Referring to Iata’s New Distribution Capability (NDC) standard that is now starting to be adopted, Webb said what standard is being used is not the key factor.

“There could be another change in a few years. We just need to be flexible. Travelport is uniquely positioned to be able to do that.”

Travelport was de-listed from the New York Stock Exchange following the $4.4 billion buyout by new co-owners, Siri’s Capital Group and Evergreen Coast Capital.

Webb said being out of the public scrutiny that comes with quarterly trading updates does not mean there is no pressure to perform from the shareholders and the board.

He said, as well as the owners, Travelport has an impressive board of independent directors some with industry knowledge and some with technology backgrounds.

“The upside of being private is sometimes investments can be lumpy which ends up with what I guess is bridge funding.

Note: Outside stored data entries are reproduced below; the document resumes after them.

==> src/include/hbridge_pkg.sv <==
`default_nettype none
package hbridge_pkg;
    localparam int CLK_MHZ = 50;
    // constant off time of the current limiter, in us
    localparam int OFF_TIME_US = 20;
    localparam int OFF_CYCLES = OFF_TIME_US * CLK_MHZ;
    localparam int OFF_W = 11;
    // blanking after each output transition, in ns
    localparam int BLANK_NS = 2000;
    localparam int BLANK_CYCLES = (BLANK_NS * CLK_MHZ + 999) / 1000;
    localparam int BLANK_W = 8;
    localparam logic [OFF_W-1:0] OFF_RESET = 11'h000;
    localparam logic [BLANK_W-1:0] BLANK_RESET = 8'h00;

    typedef enum logic [1:0] {
        ST_SLEEP = 2'b00,
        ST_RUN = 2'b01,
        ST_LATCHED = 2'b11,
        ST_DISABLED = 2'b10
    } mode_t;

    typedef struct packed {
        logic polarityInA;
        logic polarityInB;
        logic disableHighIn;
        logic enableSleepLowIn;
    } ctrl_t;

    typedef struct packed {
        logic underVoltage;
        logic shortCircuit;
        logic overTemp;
        logic tempBelowRestart;
        logic tempAboveFoldback;
        logic currentAtNormalLimit;
        logic currentAtReducedLimit;
    } sense_t;

    // one half-bridge: level and output enable
    typedef struct packed {
        logic level;
        logic drive;
    } half_t;
endpackage
`default_nettype wire

==> src/core/input_sync.sv <==
`default_nettype none
module input_sync (
    input wire logic mclk,
    input wire logic resetn,
    input wire logic async,
    output logic synced
);
    typedef struct packed {
        logic first;
        logic second;
    } sync_t;
    sync_t state;
    sync_t next_state;
    always_comb begin
        next_state.first = async;
        next_state.second = state.first;
    end
    // both flops reset low, so every pin reads low until sampled
    always_ff @(posedge mclk or negedge resetn) begin
        if (!resetn) begin
            state <= '0;
        end else begin
            state <= next_state;
        end
    end
    assign synced = state.second;
endmodule
`default_nettype wire

==> src/core/hbridge_gate_control.sv <==
// Functional notes
// enabled, not disabled, no fault: outputs follow polarity inputs, flag high.
// disable high tri-states and pulls flag low; enable low sleeps, flag high.
// under-voltage tri-states, flag low; recovery restores without host action.
// short or over-temperature latches outputs off and flag low.
// disable falling or enable rising edge clears latch; host must give one.
// after thermal latch, restart only once temperature below restart point.
// power cycle (reset) clears any latched fault and flag.
// current limit tri-states outputs for fixed 20 us, then resumes.
// above 160 C the reduced 4.2 A limit replaces normal limit.
// over-temperature trip above 175 C causes latched shutdown.
// host avoids prolonged foldback operation; above 150 C under 30 s.
// blanking timer at each output transition masks the current limit.
// enable input undriven reads as low, so device sleeps.
// control inputs synchronised before clearing edges are detected.
`default_nettype none
module hbridge_gate_control (
    input wire logic mclk,
    input wire logic resetn,
    input wire hbridge_pkg::ctrl_t ctrlIn,
    input wire hbridge_pkg::sense_t sense,
    output hbridge_pkg::half_t bridgeOutA,
    output hbridge_pkg::half_t bridgeOutB,
    output logic faultFlagLowOut,
    output logic faultFlagLowOe,
    output logic sleepMode,
    output logic limitOff,
    output logic thermalLimitEvent
);
    typedef struct packed {
        hbridge_pkg::mode_t mode;
        logic thermalLatch;
        logic prevDisable;
        logic prevEnable;
        logic [hbridge_pkg::OFF_W-1:0] offCount;
        logic [hbridge_pkg::BLANK_W-1:0] blankCount;
        logic prevA;
        logic prevB;
        logic prevDrive;
        hbridge_pkg::half_t outA;
        hbridge_pkg::half_t outB;
        logic flagLow;
        logic awake;
        logic offActive;
        logic thermalEvent;
    } state_t;

    state_t state;
    state_t next_state;
    logic syncA;
    logic syncB;
    logic syncDis;
    logic syncEn;
    logic clearEdge;
    logic limitHit;
    logic wantDrive;
    logic hold;

    // synchronise inputs
    input_sync syncInA (
        .mclk(mclk),
        .resetn(resetn),
        .async(ctrlIn.polarityInA),
        .synced(syncA)
    );
    input_sync syncInB (
        .mclk(mclk),
        .resetn(resetn),
        .async(ctrlIn.polarityInB),
        .synced(syncB)
    );
    input_sync syncInDis (
        .mclk(mclk),
        .resetn(resetn),
        .async(ctrlIn.disableHighIn),
        .synced(syncDis)
    );
    // enable resets to low, a floating pin is modelled as low outside
    input_sync syncInEn (
        .mclk(mclk),
        .resetn(resetn),
        .async(ctrlIn.enableSleepLowIn),
        .synced(syncEn)
    );

    // clearing edges
    assign clearEdge = (state.prevDisable && !syncDis) ||
                       (!state.prevEnable && syncEn);

    // foldback selects reduced limit when hot
    assign limitHit = sense.tempAboveFoldback ?
                      sense.currentAtReducedLimit :
                      sense.currentAtNormalLimit;

    // thermal latch holds until temperature is low enough
    assign hold = state.thermalLatch && !sense.tempBelowRestart;

    always_comb begin
        next_state = state;
        next_state.prevDisable = syncDis;
        next_state.prevEnable = syncEn;
        wantDrive = 1'b0;
        if (state.offCount != hbridge_pkg::OFF_RESET) begin
            next_state.offCount = state.offCount - 11'h001;
        end
        if (state.blankCount != hbridge_pkg::BLANK_RESET) begin
            next_state.blankCount = state.blankCount - 8'h01;
        end
        case (state.mode)
            hbridge_pkg::ST_SLEEP: begin
                if (syncEn) begin
                    next_state.mode = syncDis ? hbridge_pkg::ST_DISABLED
                                              : hbridge_pkg::ST_RUN;
                end
            end
            hbridge_pkg::ST_RUN: begin
                // R10: short or thermal trip latches off
                if (sense.shortCircuit || sense.overTemp) begin
                    next_state.mode = hbridge_pkg::ST_LATCHED;
                    next_state.thermalLatch = sense.overTemp;
                end else if (!syncEn) begin
                    next_state.mode = hbridge_pkg::ST_SLEEP;
                end else if (syncDis) begin
                    next_state.mode = hbridge_pkg::ST_DISABLED;
                end else begin
                    wantDrive = 1'b1;
                end
            end
            hbridge_pkg::ST_DISABLED: begin
                if (sense.shortCircuit || sense.overTemp) begin
                    next_state.mode = hbridge_pkg::ST_LATCHED;
                    next_state.thermalLatch = sense.overTemp;
                end else if (!syncEn) begin
                    next_state.mode = hbridge_pkg::ST_SLEEP;
                end else if (!syncDis) begin
                    next_state.mode = hbridge_pkg::ST_RUN;
                end
            end
            hbridge_pkg::ST_LATCHED: begin
                // sleep first: a clear while asleep must not drive
                if (!syncEn) begin
                    next_state.mode = hbridge_pkg::ST_SLEEP;
                end else if (clearEdge) begin
                    // clearing edge releases latch
                    next_state.mode = syncDis ? hbridge_pkg::ST_DISABLED
                                              : hbridge_pkg::ST_RUN;
                end
            end
            default: begin
                next_state.mode = hbridge_pkg::ST_SLEEP;
            end
        endcase
        if (next_state.mode != hbridge_pkg::ST_LATCHED &&
            state.mode == hbridge_pkg::ST_LATCHED) begin
            next_state.thermalLatch = state.thermalLatch;
        end
        // under-voltage overrides drive, no latch
        if (sense.underVoltage) begin
            wantDrive = 1'b0;
        end
        // hot restart waits until cool
        if (hold) begin
            wantDrive = 1'b0;
        end else if (next_state.mode != hbridge_pkg::ST_LATCHED) begin
            // next mode, so a latch set on this edge is kept
            next_state.thermalLatch = 1'b0;
        end
        // blanking masks limit; R8: start off interval
        if (wantDrive && limitHit &&
            state.blankCount == hbridge_pkg::BLANK_RESET &&
            state.offCount == hbridge_pkg::OFF_RESET) begin
            next_state.offCount = 11'(hbridge_pkg::OFF_CYCLES);
        end
        if (next_state.offCount != hbridge_pkg::OFF_RESET) begin
            wantDrive = 1'b0;
        end
        // follow polarity inputs
        next_state.outA.level = wantDrive && syncA;
        next_state.outB.level = wantDrive && syncB;
        next_state.outA.drive = wantDrive;
        next_state.outB.drive = wantDrive;
        next_state.prevA = next_state.outA.level;
        next_state.prevB = next_state.outB.level;
        next_state.prevDrive = wantDrive;
        // restart blanking at each output transition
        if (next_state.outA.level != state.prevA ||
            next_state.outB.level != state.prevB ||
            wantDrive != state.prevDrive) begin
            next_state.blankCount = 8'(hbridge_pkg::BLANK_CYCLES);
        end
        // R3: R4: flag low on disable, under-voltage or latch
        next_state.flagLow =
            (next_state.mode == hbridge_pkg::ST_LATCHED) ||
            (next_state.mode == hbridge_pkg::ST_DISABLED) ||
            (sense.underVoltage && next_state.mode != hbridge_pkg::ST_SLEEP);
        // registered status copies, so no decode glitches reach the pins
        next_state.awake = (next_state.mode != hbridge_pkg::ST_SLEEP);
        next_state.offActive =
            (next_state.offCount != hbridge_pkg::OFF_RESET);
        next_state.thermalEvent = next_state.thermalLatch &&
            (next_state.mode == hbridge_pkg::ST_LATCHED);
    end

    // power cycle clears everything
    always_ff @(posedge mclk or negedge resetn) begin
        if (!resetn) begin
            state <= '0;
        end else begin
            state <= next_state;
        end
    end

    assign bridgeOutA = state.outA;
    assign bridgeOutB = state.outB;
    assign faultFlagLowOut = 1'b0;
    assign faultFlagLowOe = state.flagLow;
    assign sleepMode = !state.awake;
    assign limitOff = state.offActive;
    assign thermalLimitEvent = state.thermalEvent;
endmodule
`default_nettype wire

==> config.mk <==
export PLATFORM = sky130hd
export DESIGN_NAME = hbridge_gate_control
export DESIGN_NICKNAME = d
export VERILOG_FILES = /design/src/include/hbridge_pkg.sv /design/src/core/input_sync.sv /design/src/core/hbridge_gate_control.sv
export SDC_FILE = /design/constraint.sdc
export NUM_CORES = 1
export LEC_CHECK = 0
export ABC_CLOCK_PERIOD_IN_PS = 3600
export BUFFER_PORTS_ARGS = -buffer_cell sky130_fd_sc_hd__buf_2
export CAP_MARGIN = 30
export CORE_MARGIN = 2
export CORE_UTILIZATION = 58
export DETAILED_ROUTE_END_ITERATION = 7
export PLACE_DENSITY = 0.79
export SYNTH_ARGS = -nofsm -noshare
export SYNTH_HDL_FRONTEND = slang
export SYNTH_HIERARCHICAL = 1
export SYNTH_SLANG_ARGS = --single-unit
==> constraint.sdc <==
create_clock -name mclk -period 3.6 [get_ports mclk]
set_input_delay 0.54 -clock mclk [delete_from_list [all_inputs] [get_ports mclk]]
set_output_delay 0.54 -clock mclk [all_outputs]
set_load 0.02 [all_outputs]
==> flow_results.org <==
** Clocking
- CTS built an H-tree with a depth of 2.
- TritonCTS built the clock tree.
- Clock tree synthesis selected as its root buffer the cell clkbuf_8.
- The clock passes through at most 2 buffers.
- After clock tree synthesis, the flow added hold-fix buffers numbering 0.
- Total number of clock tree sinks :: 39
- Buffers inserted during clock tree synthesis total 5.
- Clock insertion delay at the later pin of the skew report :: 0.30 ns
- Clock-pin slew was measured on the worst setup and hold paths at about 0.09 ns.
- Buffers added to address setup during post-CTS repair amount to 0.
- Gates resized, CTS repair :: 0

** STA
- Count of final max-slew check failures :: 0
- Slew headroom :: 43.5%
- Setup repair after global routing left no endpoint under its margin.
- For the pin with the worst max-slew slack, the measured transition is between 0.8 and 0.9 ns.
- Endpoints failing setup :: 0
- Final Cycle Share :: 82.1%
- Final hold violation count :: 0
- The routed design could run at a clock period as short as between 2 and 3 ns.
- Final setup TNS :: 0 ns
- Worst setup slack after layout :: 0.643 ns
- The clock arrives with between 0.01 and 0.015 ns of skew.
- Static timing analysis puts the maximum clock frequency at 338 MHz.

** Route
- Count of nets left with antenna violations after detail routing :: 0
- The final route contains 1634 vias.
- In this run, the number of DRC markers left after iteration 0 of detailed routing was 166.
- DRC violations left :: 0
- Dividing the detail-routed via count by the number of cells gives 5.75.
- Avg WL per Cell :: about 14 microns
- The pre-antenna-repair detailed-routing pass consisted of 4 iterations.
- Wires add up to approximately 4.0 mm.

** Global route
- Wire length of the first global-routing pass :: between 6 and 7 mm
- Global-route met3 utilization :: 4.62%
- Met2 capacity usage during global routing :: ~34%
- Maximum number of pins on one net before global-route repair :: 40
- Global routing used 21.6% of the available tracks.
- Initial antenna violation count :: 0
- Via count of the first global-routing pass :: 1554
- The total overflow left after global routing is 0.
- In the global route stage, met1 resource usage came out at between 30% and 40%.
- In this run the most used layer during global routing was met2.

** Worst setup path
- Cell at the slowest stage of the critical path :: a2111oi_4
- The worst setup path is launched from a flop.
- Most frequent cell on the critical path :: inv_1
- Critical setup path kind :: flop to flop
- For the worst setup path, the data arrival time is 3.15 ns.
- Data on the critical path is required at its endpoint by 3.79 ns.
- On the worst path, the slowest cell contributes a delay of 0.56 ns.
- The worst setup path is captured at a flop.
- Traced cell by cell, the critical path runs through inv_1 > ha_1 > or4b_4 > o41ai_1 > inv_1 > a2111oi_4 > nand2_4 > o31ai_1.
- Along the worst path, the maximum fanout reaches 10.

** Logic synthesis
- Number of distinct standard cells referenced by the synthesized netlist :: 52
- For this run, asynchronously set or reset flops after synthesis account for 100%.
- Synthesis produced a netlist whose cell count is around 220.
- Post-synthesis cell area :: 2170 sq um
- Yosys mapped a number of flops with a built-in enable equal to 0.
- Mean cell area of the mapped netlist :: 9.93 sq um
- Number of storage elements in the synthesis netlist :: 39
- Synth Warn # :: 6
- Fraction of the yosys area taken by sequential cells :: 45.1%
- The most used flip-flop cell after synthesis is dfrtp_1.
- Synthesized netlist net count :: 238

** Placed design
- After legalization and detailed placement, the total HPWL measured 2.99 mm.
- In this run the cell area measured after placement is between 2000 and 2500 sq um.
- Routability Congestion :: 0.865
- At the placement stage, the worst setup path has a slack of around 0.66 ns.
- Port-buffer cells :: 20

** Die
- During I/O placement, the number of pins put on the boundary was 22.
- Horizontal extent of the die :: 65.1 microns
- The die is ~65 microns tall.
- Floorplan die area :: 4240 sq um
- Rows :: 22
- The total area inside the core boundary comes to 3630 sq um.
- Initial standard-cell utilization of the core :: a little under 60%

** Final layout
- Summed area of non-filler cells in the final layout :: about 2400 sq um
- After the last flow step, the layout net total stands at ~260.
- Inserted Diodes :: 0
- Layout overhead on the synthesized area :: 8.72%
- Flip-flop count of the largest register, all copies and words added :: 25
- Fill cell total of the finished layout :: 303
- Commonest cells after routing, fill and taps aside :: dfrtp_1, buf_2, inv_1, nor2_1
- Most frequent standard cell in the layout excluding fill and tap cells :: dfrtp_1
- Ranked by flip-flop count, first place goes to state.
- Ratio of cells with drive above 1 in the final layout :: 16.9%

** Power and ir drop
- Dividing total power by cell area gives a power density of 454 nW/um^2.
- The worst-case IR drop observed on VDD is about 350 uV.
- Leakage :: 1.06 nW

** Job
- Across the run, the number of max-cap violations was 0.

** Min path
- The tightest min-delay check is of the input port to async pin type.

** Status
- The flow ran to the end, and the final reports show no timing, DRC or antenna violations.
## per-layer routing
| layer | wire [microns] | up-vias | part of all wire [%] |
|---|---|---|---|
| met5 | 0 | - | 0 |
| met1 | 1970 | 777 | 49 |
| met4 | 57 | 0 | 1.4 |
| met3 | 187 | 6 | 4.7 |
| li1 | - | 813 | - |
| met2 | 1800 | 38 | 45 |
## synthesized netlist by cell type, drive strengths merged (2+ instances only)
master | number | area share [%]
clkbuf | 3 | 0.52
nand2b | 4 | 1.2
a21boi | 2 | 0.69
o41ai | 3 | 1.2
o31ai | 7 | 2.7
dfrtp | 39 | 45
and4b | 4 | 1.8
nand2 | 14 | 2.8
nor2 | 15 | 2.6
o22ai | 2 | 0.58
inv | 15 | 2.6
a31oi | 3 | 0.87
or3 | 8 | 2.3
a211o | 5 | 2.0
o21ai | 14 | 3.2
nor2b | 4 | 1.2
xnor2 | 4 | 1.6
a21oi | 5 | 1.2
ha | 7 | 4.0
buf | 7 | 2.4
a211oi | 2 | 1.3
nand3 | 8 | 1.8
and2 | 2 | 0.58
nand4b | 2 | 0.81
mux2i | 5 | 2.3
nor3 | 10 | 2.8
xor2 | 3 | 1.2
or2 | 4 | 1.2
nand3b | 2 | 0.69
## worst paths after layout
check | endpoint | depth (start not counted) | slack (ns) | from
worst max-delay path | state[11] | 8 | 0.64 | state[19]
worst min-delay path | state[22] | 1 | 0.34 | resetn
worst min register to register | syncInEn/synced | 0 | 0.35 | syncInEn/next_state[0]
min in group mclk | syncInB/next_state[0] | 1 | 0.35 | ctrlIn[2]
worst max register to register | state[11] | 8 | 0.64 | state[19]
max in group asynchronous | syncInB/next_state[0] | 1 | 2.72 | resetn
## critical path, delay by kind of cell, from the launching register on
family,cells,cell delay (ns)
AO/OA/AOI/OAI,3,1.32
adder cells (fa/ha/maj),1,0.17
buffers and inverters,2,0.25
flip-flops,1,0.43
AND/OR/NAND/NOR,2,0.69
## where the power goes
group / leakage, nW / total, mW / switching, mW / internal, mW
Clock: 0.0408 / 0.306 / 0.168 / 0.139
Sequential: 0.456 / 0.508 / 0.0305 / 0.477
Combinational: 0.563 / 0.255 / 0.147 / 0.108
Total: 1.06 / 1.07 / 0.345 / 0.724
## cell type report
type,instances,area [sq um],share of cell area (%)
tap,48,60.1,2.55
clock buffer,5,68.8,2.92
timing repair buffer,20,100,4.25
inverter,15,56.3,2.39
clock inverter,3,23.8,1.01
multi-input combinational,154,1070,45.4
sequential,39,976,41.4
## cell families (layout without fill, tap and decap cells)
family          Yosys count  count (layout)  synth area share (%)
mux                       6               6                  2.83
other cells               1               1                 0.173
buf+inv                  25              43                  5.55
compound gates           52              52                  18.1
xor+xnor                  7               7                  2.83
flops                    39              39                  45.1
fa+ha+maj                 7               7                  4.04
simple gates             81              81                  21.4
## metrics by stage
| step | util, % | hold slack, ns | std cells | power, mW |
|---|---|---|---|---|
| floorplan | - | 0.244 | 218 | 0.702 |
| global placement | 62.3 | 0.332 | 276 | 0.767 |
| detailed placement | 62.3 | 0.336 | 276 | 0.772 |
| CTS | 64.8 | 0.337 | 284 | 1.08 |
| global route | 64.8 | 0.337 | 284 | 1.14 |
| finish | 64.8 | 0.340 | 284 | 1.07 |
Note: power is estimated with default switching activity, not from simulation.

“There is a time when you are investing to get somewhere else and you have not been able to reduce costs elsewhere at the same time. As a private company you can do that.

“I will have to tell my story to two companies, as a public company you have to tell tens of thousands of investors and the market reacts as to whether they believe you or not.”

Webb said Travelport, the leading UK GDS, was a technology business, but also a relationships business and it has done a good job building relationships in the industry.

But he said he wanted to create a technological edge over its rivals in what he described as a “competitive market”.

“We forget 50% of all of the bookings in the world are direct to supplier. How can I deliver  a product that’s significantly better so that some of those come back to travel agents?”

Webb added Travelport intends to do disrupt the industry. “In terms of disruption sometimes people take that as we are going to do something that’s completely counter-cultural to what’s going on.

“What I mean is that Travelport has been on the same path for a while. I think we can be better and differentiated in terms of product offering and capability.

“And I think we can get their quicker than people think we can. That will be disruptive to the norm as well as for the overall industry. We have the ability to be more agile than our competition.”